2. Institute of Geology and Geophysics, CAS, Beijing, 100029.
Abstract With the development of parallel computing technology, non-linear inversion calculation efficiency has been improving. However, for single-point search-based non-linear inversion methods, the implementation of parallel algorithms is a difficult issue. We introduce the idea of group search to the single-point search-based non-linear inversion algorithm, taking the quantum Monte Carlo method as an example for two-dimensional seismic wave velocity inversion and practical impedance inversion and test the calculation efficiency of using different node numbers. The results show the parallel algorithm in theoretical and practical data inversion is feasible and effective. The parallel algorithm has good versatility.

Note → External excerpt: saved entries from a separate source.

File: config.mk
export PLATFORM = sky130hd
export DESIGN_NAME = hmn_qstep
export DESIGN_NICKNAME = d
export VERILOG_FILES = /design/src/hmn_pkg.sv /design/src/hmn_qstep.sv
export SDC_FILE = /design/constraint.sdc
export NUM_CORES = 2
export LEC_CHECK = 0
export BUFFER_PORTS_ARGS = -buffer_cell sky130_fd_sc_hd__clkbuf_2
export CAP_MARGIN = 20
export CORE_AREA = 2 2 462 464
export DETAILED_ROUTE_END_ITERATION = 7
export DIE_AREA = 0 0 464 466
export GPL_TIMING_DRIVEN = 0
export SETUP_SLACK_MARGIN = 0.4
export SYNTH_ARGS = -nofsm -noshare
export SYNTH_HDL_FRONTEND = slang
export SYNTH_SLANG_ARGS = --single-unit
export TNS_END_PERCENT = 30
File: constraint.sdc
create_clock -name clk -period 29.4 [get_ports clk]
set_input_delay 2.94 -clock clk [delete_from_list [all_inputs] [get_ports clk]]
set_output_delay 2.94 -clock clk [all_outputs]
set_load 0.02 [all_outputs]
File: src/hmn_pkg.sv
// Shared types, constants and helpers for the heightmap normal stencil.
// No dependencies; every other file in src takes this package in.
`timescale 1ns / 1ps
`default_nettype none

package hmn_pkg;

  localparam int MAX_ROW_LENGTH_DEF = 8192;
  localparam int HEIGHT_BITS_DEF    = 24;

  // Configuration register widths and reset values
  localparam int ROW_LENGTH_W = 14;
  localparam int ROW_COUNT_W  = 16;
  localparam int SPACING_W    = 8;
  localparam int CFG_DATA_W   = 16;
  localparam int CFG_INDEX_W  = 2;

  localparam logic [ROW_LENGTH_W-1:0] ROW_LENGTH_RST = ROW_LENGTH_W'(1024);
  localparam logic [ROW_COUNT_W-1:0]  ROW_COUNT_RST  = ROW_COUNT_W'(1024);
  localparam logic [SPACING_W-1:0]    SPACING_RST    = SPACING_W'(1);

  typedef enum logic [CFG_INDEX_W-1:0] {
    REG_ROW_LENGTH   = 2'd0,
    REG_ROW_COUNT    = 2'd1,
    REG_GRID_SPACING = 2'd2
  } cfg_reg_t;

  // Up component is spacing * 2 * 256 (heights carry eight fraction bits)
  localparam int UP_SHIFT = 9;
  localparam int UP_W     = SPACING_W + UP_SHIFT;

  // Q1.14 output magnitudes span 0..16384
  localparam int NORM_W    = 15;
  localparam int NORM_FRAC = 14;
  localparam int Q_TOP     = NORM_W - 1;
  localparam int Q_STEPS   = NORM_W;
  localparam int R_SHIFT   = 2 * NORM_FRAC + 2;
  localparam logic [NORM_W-1:0] ONE_Q14 = NORM_W'(16384);

  localparam int LANES = 3;

  typedef struct packed {
    logic [ROW_COUNT_W-1:0] row;
    logic                   emit_a;
    logic                   emit_b;
    logic                   interior;
    logic                   neg_x;
    logic                   neg_z;
  } item_meta_t;

  function automatic int mag_width(input int hb);
    return (hb > UP_W) ? hb : UP_W;
  endfunction

endpackage

`default_nettype wire

File: src/hmn_qstep.sv
// One bit of the rounding quantizer for all three lanes, one register stage.
// Depends on hmn_pkg.
`timescale 1ns / 1ps
`default_nettype none

module hmn_qstep #(
  parameter int MAX_ROW_LENGTH = hmn_pkg::MAX_ROW_LENGTH_DEF,
  parameter int HEIGHT_BITS    = hmn_pkg::HEIGHT_BITS_DEF,
  parameter int K              = hmn_pkg::Q_TOP,
  localparam int COL_W = $clog2(MAX_ROW_LENGTH),
  localparam int MAG_W = hmn_pkg::mag_width(HEIGHT_BITS),
  localparam int S_W   = 2 * MAG_W + 2,
  localparam int D_W   = S_W + 34,
  localparam int Q_W   = S_W + 17
) (
  input  logic                         clk,
  input  logic                         rst,
  input  logic                         in_valid,
  output logic                         take_out,
  input  logic [COL_W-1:0]             in_col,
  input  hmn_pkg::item_meta_t          in_meta,
  input  logic [S_W-1:0]               in_s,
  input  logic signed [D_W-1:0]        in_d  [hmn_pkg::LANES],
  input  logic signed [Q_W-1:0]        in_qa [hmn_pkg::LANES],
  input  logic [hmn_pkg::NORM_W-1:0]   in_q  [hmn_pkg::LANES],
  output logic                         out_valid,
  input  logic                         down_take,
  output logic [COL_W-1:0]             out_col,
  output hmn_pkg::item_meta_t          out_meta,
  output logic [S_W-1:0]               out_s,
  output logic signed [D_W-1:0]        out_d  [hmn_pkg::LANES],
  output logic signed [Q_W-1:0]        out_qa [hmn_pkg::LANES],
  output logic [hmn_pkg::NORM_W-1:0]   out_q  [hmn_pkg::LANES]
);
  import hmn_pkg::*;

  logic                  take;
  logic signed [D_W-1:0] delta [LANES];
  logic signed [D_W-1:0] dn    [LANES];
  logic                  ok    [LANES];
  logic signed [D_W-1:0] d_nx  [LANES];
  logic signed [Q_W-1:0] qa_nx [LANES];
  logic [NORM_W-1:0]     q_nx  [LANES];

  assign take     = !out_valid || down_take;
  assign take_out = take;

  // Try setting bit K: (2q'-1)^2 s = (2q-1)^2 s + (2q-1)s*2^(K+2) + s*2^(2K+2)
  always_comb begin
    for (int i = 0; i < LANES; i++) begin
      delta[i] = (D_W'(in_qa[i]) <<< (K + 2)) + $signed(D_W'(in_s) << (2 * K + 2));
      dn[i]    = in_d[i] - delta[i];
      ok[i]    = !dn[i][D_W-1] && ((K == Q_TOP) || !in_q[i][Q_TOP]);
      d_nx[i]  = ok[i] ? dn[i] : in_d[i];
      qa_nx[i] = ok[i] ? in_qa[i] + $signed(Q_W'(in_s) << (K + 1)) : in_qa[i];
      q_nx[i]  = in_q[i];
      q_nx[i][K] = ok[i];
    end
  end

  always_ff @(posedge clk) begin
    if (rst) begin
      out_valid <= 1'b0;
    end else if (take) begin
      out_valid <= in_valid;
    end
  end

  always_ff @(posedge clk) begin
    if (take) begin
      out_col  <= in_col;
      out_meta <= in_meta;
      out_s    <= in_s;
      out_d    <= d_nx;
      out_qa   <= qa_nx;
      out_q    <= q_nx;
    end
  end

endmodule

`default_nettype wire

* Word level (Yosys, flattened, before mapping)
Cells that the tools add are included.
** Operators by class
- Add/sub/neg operators :: 9
- Multiplexer cells :: 6
- Reductions and logical operators :: 5
** Operators by type and width (number)
- 83-bit by 81-bit adder with 84-bit output :: 3
- 84-bit subtractor :: 3
- 83-bit two-way mux :: 3
- 67-bit by 66-bit adder with 67-bit output :: 3
- 67-bit two-way mux :: 3
- 1-bit logical NOT :: 4
- 1-bit logical OR :: 1
** Storage, ports and cells
- Flip-flop bits (word level) :: 583
- Input bits :: 586
- Logic and storage cells :: 41

* Depth between registers and ports, before layout
- Depth in word-level cells :: 3
- Gate-level depth with buffers :: 19
- Gate-level depth less buffers :: 15

* Worst setup path after synthesis
No wires, ideal clock.
- Path kind :: input port to output port
- Start point :: in down_take
- End point :: out take_out
- Arrival time :: 16955 ps
- Slack :: 9505 ps
- Cell stages on the path :: 1
- Cell sequence :: nand2b_1
** Between the ends
- Longest elaborated chain between the ends :: 1
** Ends and longest elaborated chain
- start: declaration :: RTL line hmn_qstep.sv:27 : input logic down_take,
- 1-bit logical OR :: RTL line hmn_qstep.sv:45 : assign take = !out_valid || down_take;
- end: declaration :: RTL line hmn_qstep.sv:19 : output logic take_out,
Every way passes these cells.

==> summary.txt <==
Yosys
  – EDFF count, synth: 582
  – Ys async rst share: 0
  – Synth Cell Area: 0.0460 mm²
  – Synthesized Nets: 5991
  – Synth Flop Type: edfxtp_1
  – Library cells used by synthesis: 88
  – Synthesized flop and latch total: 583
  – Largest area contributor in the netlist: edfxtp_1
  – Largest cells by area after synthesis: edfxtp_1, ha_1, fa_1
  – Syn_area_per_cell: 9.48 µm²
  – Cells after Synth: 4847
  – Seq/Total Area, Yosys: 0.381
  – Post-synth top area share: 0.380
  – Synth warn: 0

Finish
  – Commonest non-fill, non-tap cells in the layout: clkbuf_2, nand2_1, edfxtp_1
  – # fillers: 22700
  – Final nets: 7218
  – Final Instance Area: 0.0583 mm²
  – Most common cell after layout, fill and taps aside: clkbuf_2
  – Fin cells: 8995
  – Layout area overhead: 26.9%
  – Share of cells above drive strength 1: 0.224

Timing
  – Hold Vio Cnt, Final: 0
  – RSZ-0062 raised after global routing: false
  – Setup violations, final: 0
  – Max Freq: 101 MHz
  – Final worst setup slack: 19500 ps
  – Min Tclk post-route: 9900 ps
  – Clock skew: 40.8 ps
  – Tcrit/Tclk final: 0.337
  – Slew headroom: 0.199
  – Worst-Margin Slew: 1190 ps
  – Hold_ws: 938 ps
  – Final slew viol count: 0

Worst setup path
  – Crit. End Element: flip-flop
  – Beginning of the critical path: in_s[0]
  – Crit path launch type: input port
  – Worst Reg2Reg Path Length in Cells: 5
  – Worst path arrival time: 10270 ps
  – Critical path fanouts, max: 10
  – WP data required: 29770 ps
  – Critical path class: input port to flip-flop
  – R2R Path Start: out_valid

Floorplan
  – Die H: 466 µm
  – Initial core utilization: 0.218
  – Die W: 464 µm
  – Die area: 0.216 mm²
  – Core Region: 0.211 mm²
  – Rows: 169
  – Io pins: 1170

Clocking
  – Total CTS buffers: 82
  – Setup bufs post-CTS: 0
  – PostCTS Resize Cnt: 0
  – TritonCTS clock tree: done
  – Root Driver: clkbuf_16
  – Post-CTS Hold Buffers: 0
  – Clock buffer depth: 3
  – Htree depth: 3
  – Clk sinks: 583
  – Skew-Pair Late Insertion Delay: 700 ps
  – Reg clk slew, reported paths: 60 ps

Detailed routing
  – Detailed Routing Iterations Pass 1: 8
  – Routed Antenna Nets: 0
  – Post-DR wirelength/cell: 29.2 µm
  – Remaining DRCs: 0
  – Vias: 43800
  – Final WL: 262000 µm
  – Via-to-Cell Ratio: 4.87
  – Initial drt markers: 3661

Global route
  – First-pass GRT wire length: 349000 µm
  – Tot GR Track Use: 0.233
  – Initial antenna violation count: 102
  – Gr ovfl total: 0
  – Vias in the first global route: 42500
  – Largest net degree at the start of global routing: 70

Status
  – Status: finished, final reports clean

Placement
  – Worst slack at placement: 19040 ps
  – Post-DP HPWL: 227000 µm
  – Placed instance count: 8811
  – I/O Buffers: 1130
  – Placed cell areas: 0.0555 mm²
  – GPL Wtd Cong: 0.965

Worst hold path
  – Hold path depth: 2
  – Hold crit path type: flip-flop to flip-flop
  – Hold path start: out_valid

Power
  – Leakage dissipation: 26.3 nW
  – Power Density: 75.0 mW/mm²
  – Worst ir drop on vdd: 0.0436 mV

Run
  – MaxCap Viol Count: 0
[cells in the mapped netlist (30+ instances only)]
master,number
a21o_1,220
a21oi_1,396
a31oi_1,35
and3_1,30
buf_2,43
clkbuf_1,185
edfxtp_1,582
fa_1,153
ha_1,405
inv_1,436
nand2_1,590
nand2b_1,34
nand3_1,60
nand4_1,95
nor2_1,178
nor2b_1,31
nor3_1,49
o21a_1,35
o21ai_0,522
o21bai_1,79
o31ai_1,33
xnor2_1,189
xor2_1,146
[through the flow]
stage	total power [mW]	TNS, ps	util
final	4.37	0	0.276
after global routing	4.59	0	0.276
after CTS	4.41	0	0.276
after detailed placement	3.33	0	0.263
after global placement	3.36	-314	0.261
after floorplan	2.45	0	-
[worst max-delay path: stages]
cell and delay [ps]:
clkbuf_2 350, inv_1 400, fa_1 580, ha_1 280
clkbuf_1 270, nand2_1 160, nor2_1 180, a31oi_1 120
o21a_1 200, nand2_1 160, a41oi_2 350, o31ai_1 1050
a31oi_1 340, xnor2_1 1010, buf_2 440, buf_2 460
buf_2 560, o21ai_0 370
[path summary, 6_finish.rpt]
path	endpoint	slack, ps
setup / recovery	out_qa[83]	19500
hold / removal	out_valid	940
setup reg to reg	out_qa[78]	26760
hold reg to reg	out_valid	940
[flip-flops by register name, indices dropped and copies added, names as in the netlist]
name	cells
out_col	13
out_d	252
out_meta	21
out_q	45
out_qa	201
out_s	50
out_valid	1
[per-layer routing]
layer	vias up	share of wire	track usage
met5	-	0.00098	0
met4	40	0.055	0.125
met3	424	0.061	0.0409
met2	1989	0.49	0.401
met1	21400	0.39	0.276
li1	19900	-	-
[area by class of cell]
cell class / instances / area [µm²] / area share
Timing Repair Buffer: 1143 / 5980 / 0.103
Clock buffer: 96 / 2130 / 0.0364
Buffer: 233 / 955 / 0.0164
Inverter: 436 / 1640 / 0.0281
Multi-Input combinational cell: 3595 / 25900 / 0.444
Clock inverter: 51 / 631 / 0.0108
Sequential cell: 583 / 17500 / 0.300
Tap cell: 2821 / 3530 / 0.0605
Antenna cell: 37 / 92.6 / 0.00159
[power breakdown]
part           internal, mW  leakage, nW  switching, mW
clock network         0.598         1.32          0.447
logic                 0.599         18.8           1.45
registers              1.20         6.12         0.0799
total                  2.40         26.3           1.97
[logic make-up after synthesis]
kind of cell | after synthesis | synth area share
adder cells (fa/ha/maj) | 558 | 0.177
buffers and inverters | 669 | 0.0564
AO/OA/AOI/OAI | 1524 | 0.204
AND/OR/NAND/NOR | 1165 | 0.115
flip-flops | 583 | 0.381
multiplexers | 12 | 0.00291
XOR/XNOR | 336 | 0.0644
Note: power is estimated with default switching activity, not from simulation.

The algorithm efficiency increases with increasing node numbers but the algorithm efficiency rate of increase gradually decreases as the node numbers increase.
This research was supported by National Key S &T Special Projects of Marine Carbonate (No. 2008ZX05000-004), CNPC Projects (No. 2008E-0610-10).
Cite this article:
WEI Chao,LI Xiao-Fan,ZHENG Xiao-Dong. The group search-based parallel algorithm for the serial Monte Carlo inversion method[J]. APPLIED GEOPHYSICS, 2010, 7(2): 127-134.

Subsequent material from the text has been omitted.